What to produce:
Where the records below show the word "output" in a line, please copy that line.

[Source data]
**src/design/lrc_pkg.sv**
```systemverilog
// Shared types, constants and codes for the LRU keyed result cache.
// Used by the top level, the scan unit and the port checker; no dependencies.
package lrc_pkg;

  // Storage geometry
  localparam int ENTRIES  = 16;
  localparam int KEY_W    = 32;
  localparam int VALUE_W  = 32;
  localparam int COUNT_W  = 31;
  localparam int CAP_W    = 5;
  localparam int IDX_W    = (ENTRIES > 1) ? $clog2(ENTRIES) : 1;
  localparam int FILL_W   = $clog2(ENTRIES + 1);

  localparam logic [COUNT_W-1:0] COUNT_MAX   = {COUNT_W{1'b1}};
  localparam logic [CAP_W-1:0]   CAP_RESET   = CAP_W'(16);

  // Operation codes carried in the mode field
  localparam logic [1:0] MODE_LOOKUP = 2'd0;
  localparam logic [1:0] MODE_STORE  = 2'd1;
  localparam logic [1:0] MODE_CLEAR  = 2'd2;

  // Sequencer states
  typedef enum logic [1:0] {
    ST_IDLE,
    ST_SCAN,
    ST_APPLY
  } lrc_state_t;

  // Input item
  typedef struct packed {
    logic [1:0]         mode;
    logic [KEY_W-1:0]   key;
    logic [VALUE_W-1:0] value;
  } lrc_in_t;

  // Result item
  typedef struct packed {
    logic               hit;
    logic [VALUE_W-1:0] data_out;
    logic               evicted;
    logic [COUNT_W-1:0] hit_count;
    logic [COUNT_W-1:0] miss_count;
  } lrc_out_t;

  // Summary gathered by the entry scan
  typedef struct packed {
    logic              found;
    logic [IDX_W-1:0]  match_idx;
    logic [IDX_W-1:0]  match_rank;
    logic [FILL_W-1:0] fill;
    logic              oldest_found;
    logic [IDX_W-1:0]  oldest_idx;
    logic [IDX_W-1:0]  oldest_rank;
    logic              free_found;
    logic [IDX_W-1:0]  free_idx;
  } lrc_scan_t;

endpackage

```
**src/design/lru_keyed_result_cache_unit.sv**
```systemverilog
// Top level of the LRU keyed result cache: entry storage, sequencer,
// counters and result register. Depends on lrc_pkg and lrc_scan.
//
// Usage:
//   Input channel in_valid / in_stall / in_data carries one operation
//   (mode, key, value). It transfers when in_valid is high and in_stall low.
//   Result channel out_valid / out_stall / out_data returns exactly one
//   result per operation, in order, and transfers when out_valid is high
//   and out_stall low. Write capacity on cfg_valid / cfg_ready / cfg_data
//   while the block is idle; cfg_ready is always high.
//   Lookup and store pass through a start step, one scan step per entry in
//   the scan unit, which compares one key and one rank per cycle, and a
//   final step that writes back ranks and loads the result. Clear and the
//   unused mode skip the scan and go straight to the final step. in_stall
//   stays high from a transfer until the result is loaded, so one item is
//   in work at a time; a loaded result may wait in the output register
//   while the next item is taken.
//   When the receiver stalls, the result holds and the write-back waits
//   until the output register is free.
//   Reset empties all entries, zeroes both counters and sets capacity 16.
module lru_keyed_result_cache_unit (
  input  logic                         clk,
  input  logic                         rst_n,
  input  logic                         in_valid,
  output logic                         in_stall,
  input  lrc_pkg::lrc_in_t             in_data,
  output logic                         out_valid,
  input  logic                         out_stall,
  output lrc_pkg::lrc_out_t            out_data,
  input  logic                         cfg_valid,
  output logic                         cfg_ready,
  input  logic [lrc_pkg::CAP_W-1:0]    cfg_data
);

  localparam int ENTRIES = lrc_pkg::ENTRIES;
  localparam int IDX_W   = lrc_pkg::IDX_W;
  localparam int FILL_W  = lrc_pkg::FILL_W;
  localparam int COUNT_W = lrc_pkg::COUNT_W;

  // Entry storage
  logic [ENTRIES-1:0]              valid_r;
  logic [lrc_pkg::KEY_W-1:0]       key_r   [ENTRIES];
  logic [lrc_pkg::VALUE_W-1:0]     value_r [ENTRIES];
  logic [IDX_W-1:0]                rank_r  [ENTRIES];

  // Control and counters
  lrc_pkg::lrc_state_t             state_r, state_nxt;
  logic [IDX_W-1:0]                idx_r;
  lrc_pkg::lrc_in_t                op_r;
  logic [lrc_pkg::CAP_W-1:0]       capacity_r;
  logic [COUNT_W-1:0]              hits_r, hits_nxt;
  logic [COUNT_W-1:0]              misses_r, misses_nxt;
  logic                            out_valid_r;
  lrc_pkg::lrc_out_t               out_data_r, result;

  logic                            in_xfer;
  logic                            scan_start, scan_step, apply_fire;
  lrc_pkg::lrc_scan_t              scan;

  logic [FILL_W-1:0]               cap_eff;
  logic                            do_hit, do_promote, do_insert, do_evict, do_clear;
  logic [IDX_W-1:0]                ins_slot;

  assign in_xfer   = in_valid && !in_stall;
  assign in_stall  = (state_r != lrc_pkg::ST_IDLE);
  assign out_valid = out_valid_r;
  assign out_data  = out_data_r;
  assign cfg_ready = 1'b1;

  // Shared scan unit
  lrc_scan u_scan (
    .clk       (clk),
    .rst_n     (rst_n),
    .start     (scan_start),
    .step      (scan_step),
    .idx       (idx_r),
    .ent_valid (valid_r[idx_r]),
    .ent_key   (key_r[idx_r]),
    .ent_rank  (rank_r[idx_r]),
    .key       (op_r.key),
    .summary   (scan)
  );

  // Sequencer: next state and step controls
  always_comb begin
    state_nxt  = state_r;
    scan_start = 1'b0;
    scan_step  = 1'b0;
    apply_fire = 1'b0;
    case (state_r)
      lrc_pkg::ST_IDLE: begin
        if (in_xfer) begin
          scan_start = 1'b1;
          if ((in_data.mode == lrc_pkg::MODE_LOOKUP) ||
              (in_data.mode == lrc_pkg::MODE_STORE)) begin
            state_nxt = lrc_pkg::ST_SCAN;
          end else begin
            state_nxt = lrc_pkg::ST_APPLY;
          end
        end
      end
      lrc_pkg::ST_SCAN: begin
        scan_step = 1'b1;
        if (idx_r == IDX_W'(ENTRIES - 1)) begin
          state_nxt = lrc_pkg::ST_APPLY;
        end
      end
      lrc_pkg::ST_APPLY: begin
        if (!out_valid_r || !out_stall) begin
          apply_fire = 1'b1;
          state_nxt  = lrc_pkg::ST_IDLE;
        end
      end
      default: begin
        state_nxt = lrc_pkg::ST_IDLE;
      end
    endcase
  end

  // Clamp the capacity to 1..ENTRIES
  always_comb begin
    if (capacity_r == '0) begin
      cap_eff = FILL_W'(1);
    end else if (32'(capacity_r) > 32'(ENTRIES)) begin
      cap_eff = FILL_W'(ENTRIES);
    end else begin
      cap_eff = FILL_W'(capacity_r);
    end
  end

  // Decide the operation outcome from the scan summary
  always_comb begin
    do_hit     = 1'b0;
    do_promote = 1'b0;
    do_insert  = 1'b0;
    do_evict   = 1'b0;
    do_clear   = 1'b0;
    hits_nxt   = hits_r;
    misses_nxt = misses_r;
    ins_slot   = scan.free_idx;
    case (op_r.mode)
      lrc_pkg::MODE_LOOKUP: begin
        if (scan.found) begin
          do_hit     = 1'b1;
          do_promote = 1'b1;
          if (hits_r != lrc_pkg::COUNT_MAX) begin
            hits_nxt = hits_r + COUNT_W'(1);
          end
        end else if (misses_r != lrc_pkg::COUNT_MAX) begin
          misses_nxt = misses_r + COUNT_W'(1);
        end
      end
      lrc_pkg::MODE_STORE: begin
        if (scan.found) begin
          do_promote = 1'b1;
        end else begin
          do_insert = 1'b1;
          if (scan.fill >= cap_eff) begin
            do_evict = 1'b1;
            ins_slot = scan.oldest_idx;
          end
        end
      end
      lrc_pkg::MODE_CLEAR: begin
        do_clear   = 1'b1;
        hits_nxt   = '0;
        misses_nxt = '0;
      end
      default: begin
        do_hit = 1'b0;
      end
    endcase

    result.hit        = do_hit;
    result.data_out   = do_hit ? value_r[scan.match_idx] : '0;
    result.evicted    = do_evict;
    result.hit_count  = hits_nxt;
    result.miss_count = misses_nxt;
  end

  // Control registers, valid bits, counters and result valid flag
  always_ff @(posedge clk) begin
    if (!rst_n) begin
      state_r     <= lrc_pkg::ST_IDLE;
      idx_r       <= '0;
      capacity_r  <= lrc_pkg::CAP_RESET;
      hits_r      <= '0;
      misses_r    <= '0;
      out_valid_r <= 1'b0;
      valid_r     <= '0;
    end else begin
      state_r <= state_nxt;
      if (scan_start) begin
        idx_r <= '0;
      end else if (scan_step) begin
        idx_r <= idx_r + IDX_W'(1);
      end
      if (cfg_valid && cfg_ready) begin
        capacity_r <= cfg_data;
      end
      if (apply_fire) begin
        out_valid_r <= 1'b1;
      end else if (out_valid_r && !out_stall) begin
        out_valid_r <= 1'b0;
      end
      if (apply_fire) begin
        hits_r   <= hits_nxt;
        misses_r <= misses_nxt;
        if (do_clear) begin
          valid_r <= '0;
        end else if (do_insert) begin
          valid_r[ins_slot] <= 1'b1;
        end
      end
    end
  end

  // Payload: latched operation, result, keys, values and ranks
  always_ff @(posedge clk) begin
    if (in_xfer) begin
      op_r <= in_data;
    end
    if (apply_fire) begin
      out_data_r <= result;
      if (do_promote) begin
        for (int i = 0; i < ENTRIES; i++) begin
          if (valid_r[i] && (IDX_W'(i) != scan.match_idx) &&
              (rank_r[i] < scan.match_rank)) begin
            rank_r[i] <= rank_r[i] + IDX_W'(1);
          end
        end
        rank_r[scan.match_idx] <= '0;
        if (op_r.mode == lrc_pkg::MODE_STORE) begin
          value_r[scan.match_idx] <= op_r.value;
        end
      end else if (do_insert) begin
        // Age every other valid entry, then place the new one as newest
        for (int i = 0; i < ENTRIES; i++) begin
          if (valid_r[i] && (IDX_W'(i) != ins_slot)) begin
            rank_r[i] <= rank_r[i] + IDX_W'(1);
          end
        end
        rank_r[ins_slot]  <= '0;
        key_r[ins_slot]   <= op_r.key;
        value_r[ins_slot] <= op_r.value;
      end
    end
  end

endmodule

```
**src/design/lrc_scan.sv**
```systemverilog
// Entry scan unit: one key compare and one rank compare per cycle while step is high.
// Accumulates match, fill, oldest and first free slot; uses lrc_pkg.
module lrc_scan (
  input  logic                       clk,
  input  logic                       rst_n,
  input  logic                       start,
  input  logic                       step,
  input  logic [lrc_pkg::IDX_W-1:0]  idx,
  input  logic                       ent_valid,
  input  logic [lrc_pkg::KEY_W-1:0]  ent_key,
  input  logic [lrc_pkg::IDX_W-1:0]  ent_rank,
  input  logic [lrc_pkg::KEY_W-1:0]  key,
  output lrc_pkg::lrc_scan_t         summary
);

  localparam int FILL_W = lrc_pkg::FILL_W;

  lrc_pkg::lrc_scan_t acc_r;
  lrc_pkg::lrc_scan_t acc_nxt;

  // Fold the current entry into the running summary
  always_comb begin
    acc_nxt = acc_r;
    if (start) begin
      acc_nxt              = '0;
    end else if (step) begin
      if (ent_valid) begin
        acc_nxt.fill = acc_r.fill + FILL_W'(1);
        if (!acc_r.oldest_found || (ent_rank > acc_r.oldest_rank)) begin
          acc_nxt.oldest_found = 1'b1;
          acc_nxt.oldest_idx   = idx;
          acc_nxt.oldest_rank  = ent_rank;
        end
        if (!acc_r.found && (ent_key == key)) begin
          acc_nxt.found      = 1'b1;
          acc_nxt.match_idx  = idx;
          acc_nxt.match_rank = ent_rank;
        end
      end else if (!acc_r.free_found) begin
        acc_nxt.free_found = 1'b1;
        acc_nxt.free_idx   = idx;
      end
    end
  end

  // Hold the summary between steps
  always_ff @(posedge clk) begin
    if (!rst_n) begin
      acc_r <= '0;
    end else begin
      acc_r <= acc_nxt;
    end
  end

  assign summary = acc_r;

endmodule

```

Written answer:
//   in work at a time; a loaded result may wait in the output register
//   until the output register is free.
  output logic                         in_stall,
  output logic                         out_valid,
  output lrc_pkg::lrc_out_t            out_data,
  output logic                         cfg_ready,
  output lrc_pkg::lrc_scan_t         summary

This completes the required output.